Go over the entries below line by line, copying each one that contains the word "into".

--------------------------------

**config.mk**
```make
export PLATFORM = sky130hd
export DESIGN_NAME = gamepad_report_deframer_core_flat
export DESIGN_NICKNAME = d
export VERILOG_FILES = /design/src/rtl/gprd_pkg.sv /design/src/rtl/gprd_if.sv /design/src/rtl/gprd_emit.sv /design/src/rtl/gamepad_report_deframer_core.sv /design/src/flat_wrapper.sv
export SDC_FILE = /design/constraint.sdc
export NUM_CORES = 1
export LEC_CHECK = 0
export ABC_CLOCK_PERIOD_IN_PS = 4750
export BUFFER_PORTS_ARGS = -buffer_cell sky130_fd_sc_hd__buf_2
export CAP_MARGIN = 20
export CORE_ASPECT_RATIO = 1.25
export CORE_UTILIZATION = 45
export CTS_CLUSTER_SIZE = 28
export DETAILED_ROUTE_END_ITERATION = 8
export PLACE_DENSITY_LB_ADDON = 0.2
export SLEW_MARGIN = 20
export SYNTH_ARGS = -nofsm -noshare
export SYNTH_HDL_FRONTEND = slang
export SYNTH_SLANG_ARGS = --single-unit
```
**constraint.sdc**
```tcl
create_clock -name clock -period 4.75 [get_ports clock]
set_input_delay 0 -clock clock [delete_from_list [all_inputs] [get_ports clock]]
set_output_delay 0 -clock clock [all_outputs]
set_load 0.01 [all_outputs]
```
**src/rtl/gprd_pkg.sv**
```systemverilog
// Shared constants, codes and types of the report deframer
package gprd_pkg;

   localparam int BUFFER_BYTES = 16;
   localparam int POS_BITS     = $clog2(BUFFER_BYTES);

   localparam int NUM_BUTTONS  = 4;
   localparam int ID_POS       = 2;
   localparam int CODE_POS     = 3;
   localparam int AXIS_X_POS   = 4;
   localparam int AXIS_Y_POS   = 5;

   typedef logic [7:0] csr_idx_type;
   localparam csr_idx_type CSR_BUTTON_ID = 8'd0;
   localparam csr_idx_type CSR_ANALOG_ID = 8'd1;

   typedef enum logic [1:0] {
      KIND_BUTTON = 2'd0,
      KIND_ANALOG = 2'd1,
      KIND_ERROR  = 2'd2
   } kind_type;

   // Results raised by one transfer, drained one per cycle by the emitter while rsp_ch does not stall
   typedef struct packed {
      kind_type                 kind;
      logic [NUM_BUTTONS-1:0]   pending;
      logic [NUM_BUTTONS-1:0]   mask;
      logic signed [7:0]        axis_x;
      logic signed [7:0]        axis_y;
   } job_type;

   typedef struct packed {
      kind_type          kind;
      logic [1:0]        button;
      logic              pressed;
      logic signed [7:0] axis_x;
      logic signed [7:0] axis_y;
      logic              last;
   } rsp_type;

endpackage

```
**src/rtl/gprd_if.sv**
```systemverilog
// Channel interfaces: byte input, result output and register writes
interface gprd_req_if ();
   logic       valid;
   logic       ready;
   logic [7:0] rx_byte;
   logic       chunk_end;
   modport source (output valid, output rx_byte, output chunk_end, input ready);
   modport sink (input valid, input rx_byte, input chunk_end, output ready);
endinterface

interface gprd_rsp_if import gprd_pkg::*; ();
   logic              valid;
   logic              ready;
   kind_type          kind;
   logic [1:0]        button;
   logic              pressed;
   logic signed [7:0] axis_x;
   logic signed [7:0] axis_y;
   logic              last;
   modport source (output valid, output kind, output button, output pressed,
                   output axis_x, output axis_y, output last, input ready);
   modport sink (input valid, input kind, input button, input pressed,
                 input axis_x, input axis_y, input last, output ready);
endinterface

interface gprd_csr_if import gprd_pkg::*; ();
   logic        valid;
   logic        ready;
   csr_idx_type index;
   logic [7:0]  wdata;
   modport source (output valid, output index, output wdata, input ready);
   modport sink (input valid, input index, input wdata, output ready);
endinterface

```
**src/rtl/gprd_emit.sv**
```systemverilog
// Result emitter: holds one pending job and serializes it into the output register
module gprd_emit import gprd_pkg::*; (
   input  logic        clock,
   input  logic        reset,
   input  logic        job_load,
   input  job_type     job,
   output logic        job_ready,
   gprd_rsp_if.source  rsp_ch
);

   logic    job_valid_ff, job_valid_in;
   job_type job_ff, job_in;
   logic    rsp_valid_ff, rsp_valid_in;
   rsp_type rsp_ff, rsp_in;

   logic                   slot_free;
   logic                   emit;
   logic                   job_done;
   logic [NUM_BUTTONS-1:0] pick;
   logic [1:0]             pick_idx;
   rsp_type                cur;

   // Lowest pending button first
   always_comb begin
      pick     = '0;
      pick_idx = '0;
      for (int i = NUM_BUTTONS - 1; i >= 0; i--) begin
         if (job_ff.pending[i]) begin
            pick     = '0;
            pick[i]  = 1'b1;
            pick_idx = 2'(i);
         end
      end
   end

   always_comb begin
      cur.kind    = job_ff.kind;
      cur.button  = '0;
      cur.pressed = 1'b0;
      cur.axis_x  = job_ff.axis_x;
      cur.axis_y  = job_ff.axis_y;
      cur.last    = 1'b1;
      if (job_ff.kind == KIND_BUTTON) begin
         cur.button  = pick_idx;
         cur.pressed = job_ff.mask[pick_idx];
         cur.last    = (job_ff.pending & ~pick) == '0;
      end
   end

   assign slot_free = !rsp_valid_ff || rsp_ch.ready;
   assign emit      = job_valid_ff && slot_free;
   assign job_done  = emit && cur.last;
   assign job_ready = !job_valid_ff || job_done;

   always_comb begin
      job_valid_in = job_valid_ff;
      job_in       = job_ff;
      if (job_load) begin
         job_valid_in = 1'b1;
         job_in       = job;
      end else if (job_done) begin
         job_valid_in = 1'b0;
      end else if (emit) begin
         job_in.pending = job_ff.pending & ~pick;
      end
   end

   always_comb begin
      rsp_valid_in = rsp_valid_ff;
      rsp_in       = rsp_ff;
      if (emit) begin
         rsp_valid_in = 1'b1;
         rsp_in       = cur;
      end else if (rsp_ch.ready) begin
         rsp_valid_in = 1'b0;
      end
   end

   always_ff @(posedge clock) begin
      if (reset) begin
         job_valid_ff <= 1'b0;
         rsp_valid_ff <= 1'b0;
      end else begin
         job_valid_ff <= job_valid_in;
         rsp_valid_ff <= rsp_valid_in;
      end
      job_ff <= job_in;
      rsp_ff <= rsp_in;
   end

   assign rsp_ch.valid   = rsp_valid_ff;
   assign rsp_ch.kind    = rsp_ff.kind;
   assign rsp_ch.button  = rsp_ff.button;
   assign rsp_ch.pressed = rsp_ff.pressed;
   assign rsp_ch.axis_x  = rsp_ff.axis_x;
   assign rsp_ch.axis_y  = rsp_ff.axis_y;
   assign rsp_ch.last    = rsp_ff.last;

endmodule

```
**src/rtl/gamepad_report_deframer_core.sv**
```systemverilog
// Top level: byte deframer with report decode and result emitter
//
//   channel  | dir | transfer carries
//   ---------+-----+----------------------------------------------
//   req_ch   | in  | rx_byte, chunk_end (chunk_end is not decoded)
//   rsp_ch   | out | kind, button, pressed, axis_x, axis_y, last
//   csr_ch   | in  | index, wdata (report id registers)
//
// A byte is decoded in the cycle it is taken and its job is registered at that edge;
// results then pass one at a time through the output register, one per cycle while
// rsp_ch does not stall. A byte that completes a button report with more than one changed
// button holds req_ch.ready low while the job register drains; with no stall on rsp_ch
// every other byte is taken back to back.
// Synchronous reset clears the packet buffer, counters, button state and halt flag.
// A stall on rsp_ch backs up through the job register into req_ch.ready.
module gamepad_report_deframer_core import gprd_pkg::*; (
   input  logic       clock,
   input  logic       reset,
   gprd_req_if.sink   req_ch,
   gprd_rsp_if.source rsp_ch,
   gprd_csr_if.sink   csr_ch
);

   logic [7:0]          button_id_ff, button_id_in;
   logic [7:0]          analog_id_ff, analog_id_in;
   logic [7:0]          store_ff [BUFFER_BYTES];
   logic [7:0]          store_in [BUFFER_BYTES];
   logic [POS_BITS-1:0] fill_ff, fill_in;
   logic [POS_BITS-1:0] len_ff, len_in;
   logic [NUM_BUTTONS-1:0] buttons_ff, buttons_in;
   logic                halted_ff, halted_in;

   logic                   accept;
   logic                   take;
   logic [7:0]             rx;
   logic                   start;
   logic                   oversize;
   logic [POS_BITS-1:0]    packet_len;
   logic                   complete;
   logic [7:0]             view [ID_POS:ID_POS+NUM_BUTTONS];
   logic [NUM_BUTTONS-1:0] mask;
   logic [NUM_BUTTONS-1:0] changed;
   logic                   is_button;
   logic                   is_analog;
   logic                   job_load;
   logic                   job_ready;
   job_type                job;

   assign rx       = req_ch.rx_byte;
   assign accept   = req_ch.valid && req_ch.ready;
   assign take     = accept && !halted_ff;
   assign start    = fill_ff == '0;
   assign oversize = start && ({1'b0, rx} >= 9'(BUFFER_BYTES));
   assign packet_len = start ? rx[POS_BITS-1:0] : len_ff;
   assign complete = !oversize && (fill_ff == packet_len);

   // Header and code bytes as they stand once this byte is written
   always_comb begin
      for (int k = ID_POS; k <= ID_POS + NUM_BUTTONS; k++) begin
         view[k] = (fill_ff == POS_BITS'(k)) ? rx : store_ff[k];
      end
   end

   // Build the pressed mask; a code of 4 or more ends the list
   always_comb begin
      logic stop;
      stop = 1'b0;
      mask = '0;
      for (int i = 0; i < NUM_BUTTONS; i++) begin
         if (!stop) begin
            if (view[CODE_POS+i] >= 8'(NUM_BUTTONS)) begin
               stop = 1'b1;
            end else begin
               mask[view[CODE_POS+i][1:0]] = 1'b1;
            end
         end
      end
   end

   assign changed   = mask ^ buttons_ff;
   assign is_button = view[ID_POS] == button_id_ff;
   assign is_analog = !is_button && (view[ID_POS] == analog_id_ff);

   always_comb begin
      job_load    = 1'b0;
      job.kind    = KIND_BUTTON;
      job.pending = changed;
      job.mask    = mask;
      job.axis_x  = '0;
      job.axis_y  = '0;
      if (take) begin
         if (oversize) begin
            job_load    = 1'b1;
            job.kind    = KIND_ERROR;
            job.pending = '0;
            job.mask    = '0;
         end else if (complete && is_button) begin
            job_load = changed != '0;
         end else if (complete && is_analog) begin
            job_load    = 1'b1;
            job.kind    = KIND_ANALOG;
            job.pending = '0;
            job.mask    = '0;
            job.axis_x  = view[AXIS_X_POS];
            job.axis_y  = view[AXIS_Y_POS];
         end
      end
   end

   always_comb begin
      store_in   = store_ff;
      fill_in    = fill_ff;
      len_in     = len_ff;
      buttons_in = buttons_ff;
      halted_in  = halted_ff;
      if (take) begin
         if (oversize) begin
            halted_in = 1'b1;
         end else begin
            store_in[fill_ff] = rx;
            len_in            = packet_len;
            fill_in           = complete ? '0 : fill_ff + POS_BITS'(1);
            if (complete && is_button) begin
               buttons_in = mask;
            end
         end
      end
   end

   always_comb begin
      button_id_in = button_id_ff;
      analog_id_in = analog_id_ff;
      if (csr_ch.valid && csr_ch.ready) begin
         case (csr_ch.index)
            CSR_BUTTON_ID: button_id_in = csr_ch.wdata;
            CSR_ANALOG_ID: analog_id_in = csr_ch.wdata;
            default: ;
         endcase
      end
   end

   always_ff @(posedge clock) begin
      if (reset) begin
         button_id_ff <= 8'd7;
         analog_id_ff <= 8'd8;
         for (int k = 0; k < BUFFER_BYTES; k++) begin
            store_ff[k] <= '0;
         end
         fill_ff    <= '0;
         len_ff     <= '0;
         buttons_ff <= '0;
         halted_ff  <= 1'b0;
      end else begin
         button_id_ff <= button_id_in;
         analog_id_ff <= analog_id_in;
         store_ff     <= store_in;
         fill_ff      <= fill_in;
         len_ff       <= len_in;
         buttons_ff   <= buttons_in;
         halted_ff    <= halted_in;
      end
   end

   assign req_ch.ready = job_ready;
   assign csr_ch.ready = 1'b1;

   gprd_emit u_emit (
      .clock     (clock),
      .reset     (reset),
      .job_load  (job_load),
      .job       (job),
      .job_ready (job_ready),
      .rsp_ch    (rsp_ch)
   );

endmodule

```
**src/flat_wrapper.sv**
```systemverilog
// flat-port wrapper written by rule: the top's interface ports become plain ports
module gamepad_report_deframer_core_flat import gprd_pkg::*;
  (clock, reset, req_ch_valid, req_ch_rx_byte, req_ch_chunk_end, req_ch_ready, rsp_ch_valid, rsp_ch_kind, rsp_ch_button, rsp_ch_pressed, rsp_ch_axis_x, rsp_ch_axis_y, rsp_ch_last, rsp_ch_ready, csr_ch_valid, csr_ch_index, csr_ch_wdata, csr_ch_ready);
  gprd_req_if req_ch_i ();
  gprd_rsp_if rsp_ch_i ();
  gprd_csr_if csr_ch_i ();
  input  logic clock;
  input  logic reset;
  input wire logic [$bits(req_ch_i.valid)-1:0] req_ch_valid;
  input wire logic [$bits(req_ch_i.rx_byte)-1:0] req_ch_rx_byte;
  input wire logic [$bits(req_ch_i.chunk_end)-1:0] req_ch_chunk_end;
  output wire logic [$bits(req_ch_i.ready)-1:0] req_ch_ready;
  output wire logic [$bits(rsp_ch_i.valid)-1:0] rsp_ch_valid;
  output wire logic [$bits(rsp_ch_i.kind)-1:0] rsp_ch_kind;
  output wire logic [$bits(rsp_ch_i.button)-1:0] rsp_ch_button;
  output wire logic [$bits(rsp_ch_i.pressed)-1:0] rsp_ch_pressed;
  output wire logic [$bits(rsp_ch_i.axis_x)-1:0] rsp_ch_axis_x;
  output wire logic [$bits(rsp_ch_i.axis_y)-1:0] rsp_ch_axis_y;
  output wire logic [$bits(rsp_ch_i.last)-1:0] rsp_ch_last;
  input wire logic [$bits(rsp_ch_i.ready)-1:0] rsp_ch_ready;
  input wire logic [$bits(csr_ch_i.valid)-1:0] csr_ch_valid;
  input wire logic [$bits(csr_ch_i.index)-1:0] csr_ch_index;
  input wire logic [$bits(csr_ch_i.wdata)-1:0] csr_ch_wdata;
  output wire logic [$bits(csr_ch_i.ready)-1:0] csr_ch_ready;
  assign req_ch_i.valid = req_ch_valid;
  assign req_ch_i.rx_byte = req_ch_rx_byte;
  assign req_ch_i.chunk_end = req_ch_chunk_end;
  assign req_ch_ready = req_ch_i.ready;
  assign rsp_ch_valid = rsp_ch_i.valid;
  assign rsp_ch_kind = rsp_ch_i.kind;
  assign rsp_ch_button = rsp_ch_i.button;
  assign rsp_ch_pressed = rsp_ch_i.pressed;
  assign rsp_ch_axis_x = rsp_ch_i.axis_x;
  assign rsp_ch_axis_y = rsp_ch_i.axis_y;
  assign rsp_ch_last = rsp_ch_i.last;
  assign rsp_ch_i.ready = rsp_ch_ready;
  assign csr_ch_i.valid = csr_ch_valid;
  assign csr_ch_i.index = csr_ch_index;
  assign csr_ch_i.wdata = csr_ch_wdata;
  assign csr_ch_ready = csr_ch_i.ready;
  gamepad_report_deframer_core u_core (.clock(clock), .reset(reset), .req_ch(req_ch_i), .rsp_ch(rsp_ch_i), .csr_ch(csr_ch_i));
endmodule
```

--------------------------------

§ Reply to the task
// Result emitter: holds one pending job and serializes it into the output register
// A stall on rsp_ch backs up through the job register into req_ch.ready.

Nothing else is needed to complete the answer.